To compute the predictions $\hat{y}^{<t>}$ and activations $a^{<t>}$ in first layer, we will use the following equations:
- $a^{<0>} = \vec{0}$ (By Default)
- $a^{<1>} = g_1(W_{aa}\ a^{<0>} + W_{ax}\ x^{<1>} + b_a)$
- $\hat{y}^{<1>} = g_2(W_{ya}\ a^{<1>} + b_y)$
$g_1(x)$ can be $tanh(x)$ or ReLU and $g_2(x)$ can be sigmoid or softmax activation function. A quick tip to remember which set of weights should be multiplied with what is to remember the following:
- $W_{ax}$ : The second subscript $x$ means that these weights are to be multiplied with some $x$ like quantity and the first subscript $a$ means that these weights are used to predict some $a$ like quantity.
- $W_{ya}$ : Similarly, this should be multiplied with some $a$ like quantity to predict some $y$ like quantity.
We can also generalize these equation for any timestep as follows:
- $a^{<0>} = \vec{0}$
- $a^{<t>} = g_1(W_{aa}\ a^{<t-1>} + W_{ax}\ x^{<t>} + b_a)$
- $\hat{y}^{<t>} = g_2(W_{ya}\ a^{<t>} + b_y)$
Training a Recurrent Neural Network
Since RNNs compute a predicted output $\hat{y}^{<t>}$ for each timestep $t$ and we expect a correct output $y^{<t>}$ for each word, we can use a loss function to calculate how good or bad the prediction was and use it to train the network. Since it is a sequential process, a loss (or error) will be computed for each timestep first and since this problem is similar to a classification problem (classify each word as 0 or we can use a Binary Cross Entropy Loss (BCE) for each $\hat{y}^{<t>}$.
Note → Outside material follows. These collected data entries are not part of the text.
==> flow/design.v <==
`timescale 1ns/1ps
module SIMD(clk,rst,opcode,funct3,funct7,rd_data1,rd_data2,rd_data3,w_add,immed,instrc_add,wr_add,wr_data );
input clk;   
input rst;   
input [6:0] opcode;  
input [2:0] funct3;  
input [6:0] funct7;  
input [15:0] rd_data1;   
input [15:0] rd_data2;   
input [15:0] rd_data3;   
input [4:0] w_add;   
input [11:0] immed;  
output [6:0]instrc_add;
output [4:0] wr_add;     
output [15:0] wr_data;   
wire [1:0]mode;
reg [12:0]op;
wire [3:0]scr_r;
wire scr;
wire [2:0]op_r;
wire [1:0]mac_hl;
wire [15:0]sig_ex;
wire [6:0]n_instrc_add;
wire [1:0]alu_mode;
wire [12:0]alu_op;
wire alu_scr;
wire signed[15:0]source1;
wire [15:0]data2;
wire signed[15:0]source3;
wire [15:0]exsig_data;
wire signed[15:0]source2;
wire signed[7:0]source1_8_1;
wire signed[7:0]source1_8_2;
wire signed[7:0]source2_8_1;
wire signed[7:0]source2_8_2;
wire signed[7:0]source3_8_1;
wire signed[7:0]source3_8_2;
wire signed[3:0]source1_4_1;
wire signed[3:0]source1_4_2;
wire signed[3:0]source1_4_3;
wire signed[3:0]source1_4_4;
wire signed[3:0]source2_4_1;
wire signed[3:0]source2_4_2;
wire signed[3:0]source2_4_3;
wire signed[3:0]source2_4_4;
wire signed[3:0]source3_4_1;
wire signed[3:0]source3_4_2;
wire signed[3:0]source3_4_3;
wire signed[3:0]source3_4_4;
reg [15:0]result_reg;
reg [31:0]mul_reg;
reg[91:0] pip_reg;
reg [6:0] instrc_add;  
assign scr_r=opcode[3:0];
assign op_r=opcode[6:4];
assign mac_hl=funct7[1:0];
always @(posedge clk)
    begin
        if(!rst)
            instrc_add<=0;
        else
            instrc_add<=n_instrc_add;
    end
assign mode=(funct3==3'b001)? 2'b01:
            (funct3==3'b010)? 2'b10:
            (funct3==3'b100)? 2'b11:2'b00;
assign scr=(scr_r==4'b0011)? 1:0;
always @ (opcode or funct7 or mac_hl)
    begin
        case (opcode)
            7'b0111011:begin
                            case(funct7)
                                7'b0000000: op=13'b0000_0000_0000_1;  
                                7'b0100000: op=13'b0000_0000_0001_0;  
                                7'b1000001: op=13'b0000_0000_0010_0;  
                                7'b1000010: op=13'b0000_0000_0100_0;  
                                7'b0001000: op=13'b0000_0000_1000_0;  
                                7'b0010000: op=13'b0000_0001_0000_0;  
                                7'b0011000: op=13'b0000_0010_0000_0;  
                                7'b0110000: op=13'b0000_0100_0000_0;  
                                default:op=13'b0000_0000_0000_0;  
                            endcase
                        end
             7'b1001011:begin
                            case(mac_hl)
                                2'b01:op=13'b0000_1000_0000_0;  
                                2'b10:op=13'b0001_0000_0000_0;  
                                default:op=13'b0000_0000_0000_0;  
                            endcase
                        end
             7'b0100011:op=13'b0010_0000_0000_0;  
             7'b1100011:op=13'b0100_0000_0000_0;  
             7'b1010011:op=13'b1000_0000_0000_0;  
             default:op=13'b0000_0000_0000_0;  
        endcase                                   
    end
assign sig_ex={{4{immed[10]}},immed};
assign n_instrc_add=instrc_add+3'b100;
always @(posedge clk)
    begin
        if(!rst)
            pip_reg <=0;
        else
            begin
                pip_reg[1:0]<=mode;  
                pip_reg[14:2]<=op;  
                pip_reg[15]<=scr;  
                pip_reg[31:16]<= rd_data1;  
                pip_reg[47:32]<= rd_data2;  
                pip_reg[63:48]<= rd_data3;  
                pip_reg[68:64]<= w_add;  
                pip_reg[91:76]<= sig_ex; 
            end 
    end
assign alu_mode=pip_reg[1:0];
assign alu_op=pip_reg[14:2];
assign alu_scr=pip_reg[15];
assign source1=pip_reg[31:16];
assign data2=pip_reg[47:32];
assign source3=pip_reg[63:48];
assign wr_add=pip_reg[68:64];
assign exsig_data=pip_reg[91:76];
assign source2=(alu_scr==1'b0)? data2:exsig_data;
assign source1_8_1=source1[7:0];
assign source1_8_2=source1[15:8];
assign source2_8_1=source2[7:0];
assign source2_8_2=source2[15:8];
assign source3_8_1=source3[7:0];
assign source3_8_2=source3[15:8];
assign source1_4_1=source1[3:0];
assign source1_4_2=source1[7:4];
assign source1_4_3=source1[11:8];
assign source1_4_4=source1[15:12];
assign source2_4_1=source2[3:0];
assign source2_4_2=source2[7:4];
assign source2_4_3=source2[11:8];
assign source2_4_4=source2[15:12];
assign source3_4_1=source3[3:0];
assign source3_4_2=source3[7:4];
assign source3_4_3=source3[11:8];
assign source3_4_4=source3[15:12];
always @(alu_op or alu_mode or source1 or source2 or source3 or source1_8_1 or source1_8_2 or 
         source2_8_1 or source2_8_2 or source3_8_1 or source3_8_2 or source1_4_1 or source1_4_2 or
         source1_4_3 or source1_4_4 or source2_4_1 or source2_4_2 or source2_4_3 or source2_4_4 or
         source3_4_1 or source3_4_2 or source3_4_3 or source3_4_3 or source3_4_4)
    begin
        mul_reg=0;
        result_reg=0;
        case(alu_op)
           13'b0000_0000_0000_1:begin
                                    case(alu_mode)
                                        2'b01:result_reg=source1+source2;  
                                        2'b10:result_reg={source1_8_2+source2_8_2,source1_8_1+source2_8_1};  
                                        2'b11:result_reg={source1_4_4+source2_4_4,source1_4_3+source2_4_3,source1_4_2+source2_4_2,source1_4_1+source2_4_1};  
                                        default:result_reg=0;
                                    endcase
                                end
           13'b0000_0000_0001_0:begin
                                    case(alu_mode)
                                        2'b01:result_reg=source1-source2;  
                                        2'b10:result_reg={source1_8_2-source2_8_2,source1_8_1-source2_8_1};  
                                        2'b11:result_reg={source1_4_4-source2_4_4,source1_4_3-source2_4_3,source1_4_2-source2_4_2,source1_4_1-source2_4_1};  
                                        default:result_reg=0;                       
                                    endcase
                                end
           13'b0000_0000_0010_0:begin
                                    case(alu_mode)
                                        2'b01:begin
                                                mul_reg=source1*source2;  
                                                result_reg=mul_reg[15:0];  
                                              end
                                        2'b10:begin
                                                mul_reg[15:0]=source1_8_1*source2_8_1;  
                                                mul_reg[31:16]=source1_8_2*source2_8_2;
                                                result_reg={mul_reg[23:16],mul_reg[7:0]}; 
                                              end
                                        2'b11:begin
                                                mul_reg[7:0]=source1_4_1*source2_4_1;  
                                                mul_reg[15:8]=source1_4_2*source2_4_2;
                                                mul_reg[23:16]=source1_4_3*source2_4_3;
                                                mul_reg[31:24]=source1_4_4*source2_4_4;
                                                result_reg={mul_reg[27:24],mul_reg[19:16],mul_reg[11:8],mul_reg[3:0]}; 
                                              end
                                        default:begin
                                                    result_reg=0;
                                                    mul_reg=0;
                                                end
                                    endcase
                                end
           13'b0000_0000_0100_0:begin
                                    case(alu_mode)
                                        2'b01:begin 
                                                mul_reg=source1*source2;  
                                                result_reg=mul_reg[31:16];  
                                              end
                                        2'b10:begin
                                                mul_reg[15:0]=source1_8_1*source2_8_1;  
                                                mul_reg[31:16]=source1_8_2*source2_8_2;
                                                result_reg={mul_reg[31:24],mul_reg[15:8]}; 
                                              end
                                        2'b11:begin
                                                mul_reg[7:0]=source1_4_1*source2_4_1;  
                                                mul_reg[15:8]=source1_4_2*source2_4_2;
                                                mul_reg[23:16]=source1_4_3*source2_4_3;
                                                mul_reg[31:24]=source1_4_4*source2_4_4;
                                                result_reg={mul_reg[31:28],mul_reg[23:20],mul_reg[15:12],mul_reg[7:4]}; 
                                              end
                                        default:begin
                                                    result_reg=0;
                                                    mul_reg=0;
                                                end
                                    endcase
                                end
           13'b0000_0000_1000_0:result_reg=source1&source2;  
           13'b0000_0001_0000_0:result_reg=source1|source2;  
           13'b0000_0010_0000_0:result_reg=source1^source2;  
           13'b0000_0100_0000_0:result_reg=~source1;  
           13'b0000_1000_0000_0:begin
                                    case(alu_mode)
                                        2'b01:begin
                                                mul_reg=source1*source2+{{16{1'b0}},source3};  
                                                result_reg=mul_reg[15:0];  
                                              end
                                        2'b10:begin
                                                mul_reg[15:0]=source1_8_1*source2_8_1+{{8{1'b0}},source3_8_1};  
                                                mul_reg[31:16]=source1_8_2*source2_8_2+{{8{1'b0}},source3_8_2};
                                                result_reg={mul_reg[23:16],mul_reg[7:0]}; 
                                              end
                                        2'b11:begin
                                                mul_reg[7:0]=source1_4_1*source2_4_1+{{4{1'b0}},source3_4_1};  
                                                mul_reg[15:8]=source1_4_2*source2_4_2+{{4{1'b0}},source3_4_2};
                                                mul_reg[23:16]=source1_4_3*source2_4_3+{{4{1'b0}},source3_4_3};
                                                mul_reg[31:24]=source1_4_4*source2_4_4+{{4{1'b0}},source3_4_4};
                                                result_reg={mul_reg[27:24],mul_reg[19:16],mul_reg[11:8],mul_reg[3:0]}; 
                                              end
                                        default:begin
                                                    result_reg=0;
                                                    mul_reg=0;
                                                end
                                    endcase
                                end
           13'b0001_0000_0000_0:begin
                                    case(alu_mode)
                                        2'b01:begin
                                                mul_reg=source1*source2+{{16{1'b0}},source3};  
                                                result_reg=mul_reg[31:16];  
                                              end
                                        2'b10:begin
                                                mul_reg[15:0]=source1_8_1*source2_8_1+{{8{1'b0}},source3_8_1};  
                                                mul_reg[31:16]=source1_8_2*source2_8_2+{{8{1'b0}},source3_8_2};
                                                result_reg={mul_reg[31:24],mul_reg[15:8]}; 
                                              end
                                        2'b11:begin
                                                mul_reg[7:0]=source1_4_1*source2_4_1+{{4{1'b0}},source3_4_1};  
                                                mul_reg[15:8]=source1_4_2*source2_4_2+{{4{1'b0}},source3_4_2};
                                                mul_reg[23:16]=source1_4_3*source2_4_3+{{4{1'b0}},source3_4_3};
                                                mul_reg[31:24]=source1_4_4*source2_4_4+{{4{1'b0}},source3_4_4};
                                                result_reg={mul_reg[31:28],mul_reg[23:20],mul_reg[15:12],mul_reg[7:4]}; 
                                              end
                                        default:begin
                                                    result_reg=0;
                                                    mul_reg=0;
                                                end                                    
                                    endcase
                                end
           13'b0010_0000_0000_0:result_reg=(source1<<source2);  
           13'b0100_0000_0000_0:result_reg=(source1>>source2);  
           13'b1000_0000_0000_0:result_reg=(source1<<<source2);  
           default:result_reg=0;
        endcase
    end
assign wr_data=result_reg;
endmodule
$$\mathcal{L}^{\langle t \rangle}(\hat{y}^{\langle t \rangle}, y^{\langle t \rangle}) = -\hat{y}^{\langle t \rangle} \log(\hat{y}^{\langle t \rangle}) - (1 - y^{\langle t \rangle}) \log(1 - \hat{y}^{\langle t \rangle})$$
The overall loss for the entire network can then be computed as follows:
$$\mathcal{L} = \sum_{t=1}^{T_{y}} \mathcal{L}^{\langle t \rangle}(\hat{y}^{\langle t \rangle}, y^{\langle t \rangle})$$
Since the loss is one layer (one time step) depends upon the activations from the previous layer (previous time step), a dependency chain is formed. To train the network, we need to update the gradients from the last later (last timestep) and then go backwards to the first layer (first timestep). This is sometimes called "Back Propagation Through Time".
To adjust the weights using gradients, an optimizer like Adaptive Moment Estimation (ADAM) or RMSprop can be used. Since these are widely used in other deep learning areas and not just RNN, we skip their descriptions here and will cover them in a different post.
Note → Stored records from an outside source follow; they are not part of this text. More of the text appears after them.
// fp_arithmetic_sequence_generator
module fp_arithmetic_sequence_generator (
    input wire clk,                   
    input wire rst_n,                 
    input wire activate,              
    input wire [31:0] a1,             
    input wire [31:0] d,              
    input wire [31:0] n,              
    input wire [31:0] saddr,          
    output reg done,                  
    output reg [31:0] mem_addr,       
    output reg [31:0] mem_wdata,      
    output reg mem_write,             
    input wire mem_ready              
);
clock: 4.34 ns
lec_check: 0
cap_margin: 20
core_margin: 2
core_utilization: 70
setup_slack_margin: 0.61
slew_margin: 20
run.sh (not shown) runs the stock make flow with config.mk's settings and CLKGATE_MAP_FILE=.
The baseline completed, yet does not pass: setup timing.
==> inputs of 09-01 <==
==> flow/design.v (excerpt) <==
module microP(
    input clk,
    input reset,
    output [7:0] imem_addr,
    input [16:0] imem_data,
    output [7:0] dmem_addr,
    output [7:0] dmem_wdata,
    output dmem_we,
    input [7:0] dmem_rdata,
    input [7:0] data_in,
    output out_we,
    output [7:0] data_out_col,
    output [7:0] data_out_addr
    );
clock: 3.51 ns
lec_check: 0
cap_margin: 20
core_margin: 2
core_utilization: 68
cts_cluster_diameter: 104
cts_cluster_size: 37
setup_slack_margin: -0.26
slew_margin: 20
run.sh (not shown) runs the stock make flow with config.mk's settings and CLKGATE_MAP_FILE=.
==> inputs of 06-14, as changes to 09-01 <==
--- a/flow/config.mk
+++ b/flow/config.mk
@@ -9,6 +9,5 @@
 export CORE_MARGIN = 2
-export CORE_UTILIZATION = 68
-export CTS_CLUSTER_DIAMETER = 104
-export CTS_CLUSTER_SIZE = 37
-export SETUP_SLACK_MARGIN = -0.26
+export CORE_UTILIZATION = 40
+export PLACE_DENSITY = 0.6
+export SETUP_SLACK_MARGIN = 0.88
 export SLEW_MARGIN = 20
==> flow/constraint.sdc (replaced) <==
create_clock -name core_clock -period 4.5 [get_ports {clk}]
set_input_delay 0.9000 -clock core_clock [delete_from_list [all_inputs] [get_ports {clk}]]
set_output_delay 0.9000 -clock core_clock [all_outputs]
set_load 0.01 [all_outputs]
==> inputs of 05-22, as changes to 09-01 <==
--- a/flow/config.mk
+++ b/flow/config.mk
@@ -8,7 +8,7 @@
 export CAP_MARGIN = 20
+export CELL_PAD_IN_SITES_DETAIL_PLACEMENT = 2
 export CORE_MARGIN = 2
-export CORE_UTILIZATION = 68
-export CTS_CLUSTER_DIAMETER = 104
-export CTS_CLUSTER_SIZE = 37
-export SETUP_SLACK_MARGIN = -0.26
+export CORE_UTILIZATION = 40
+export MAX_ROUTING_LAYER = met4
+export PLACE_DENSITY = 0.6
 export SLEW_MARGIN = 20
==> flow/constraint.sdc (replaced) <==
create_clock -name core_clock -period 5.0 [get_ports {clk}]
set_input_delay 1.0000 -clock core_clock [delete_from_list [all_inputs] [get_ports {clk}]]
set_output_delay 1.0000 -clock core_clock [all_outputs]
set_load 0.01 [all_outputs]
==> qor summary <==
Run status: 05-22 finished clean; 09-01 stopped before the end; 06-14 finished clean
Failing step: 05-22 -; 09-01 global routing; 06-14 -
Fill cell total of the finished layout: 05-22 2,449; 09-01 -; 06-14 2,116
Required time at the worst-slack endpoint: 05-22 2630 ps; 09-01 -; 06-14 4690 ps
Total wirelength of the detailed-routed design: 05-22 38,800 um; 09-01 -; 06-14 29,800 um
Postcts setup bufs: 05-22 0; 09-01 0; 06-14 18
Maximum fanout count along the critical path: 05-22 10; 09-01 -; 06-14 2
Antenna Cells: 05-22 0; 09-01 -; 06-14 0
Chip Height: 05-22 159 um; 09-01 123 um; 06-14 159 um
Fraction of the core area covered by cells at the end of the flow: 05-22 0.490; 09-01 -; 06-14 0.546
Setup-failing EPs final: 05-22 0; 09-01 -; 06-14 0
Post-route standard cell area excluding fillers: 05-22 0.0115 mm^2; 09-01 -; 06-14 0.0129 mm^2
Critical path arrival: 05-22 2350 ps; 09-01 -; 06-14 4020 ps
Clock-net power: 05-22 1680 uW; 09-01 -; 06-14 1750 uW
Worst-path clk slew: 05-22 90 ps; 09-01 -; 06-14 80 ps
Hold Path Depth: 05-22 0; 09-01 -; 06-14 0
Maximum VDD drop: 05-22 0.268 mV; 09-01 -; 06-14 0.268 mV
Weighted congestion reported at the end of routability-driven placement: 05-22 0.891; 09-01 1.05; 06-14 0.878
Maximum clock skew at final layout: 05-22 58.3 ps; 09-01 -; 06-14 40.5 ps
CP Capture Point: 05-22 REGFILE.memblk[6][0]; 09-01 -; 06-14 BUS_B[2]
Post-route worst setup slack: 05-22 278 ps; 09-01 -; 06-14 669 ps
HPWL after detailed placement: 05-22 26,400 um; 09-01 24,200 um; 06-14 20,700 um
Final-layout clock-cell area share: 05-22 0.0755; 09-01 -; 06-14 0.0670
Reg-to-reg endpoint: 05-22 REGFILE.memblk[6][0]; 09-01 -; 06-14 BUS_B[2]
Logic gate fraction of the total cell area: 05-22 0.408; 09-01 -; 06-14 0.419
Placed cell area: 05-22 0.0107 mm^2; 09-01 0.0113 mm^2; 06-14 0.0109 mm^2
That's it for this post! In this article, we covered what RNNs are, how they work, their architecture and the internal mathematics. We also saw how RNNs can be applied to a Sequence Learning problem (Named Entity Recognition). In reality, many different NLP problems like translation, text generation, and sentiment analysis can be solved using RNNs. We will also try to cover some of them in the upcoming posts. Till then, if you have any questions or suggestions on this topic, please do let us know in the comment and we'll be happy to help you out. Stay safe and Happy Learning!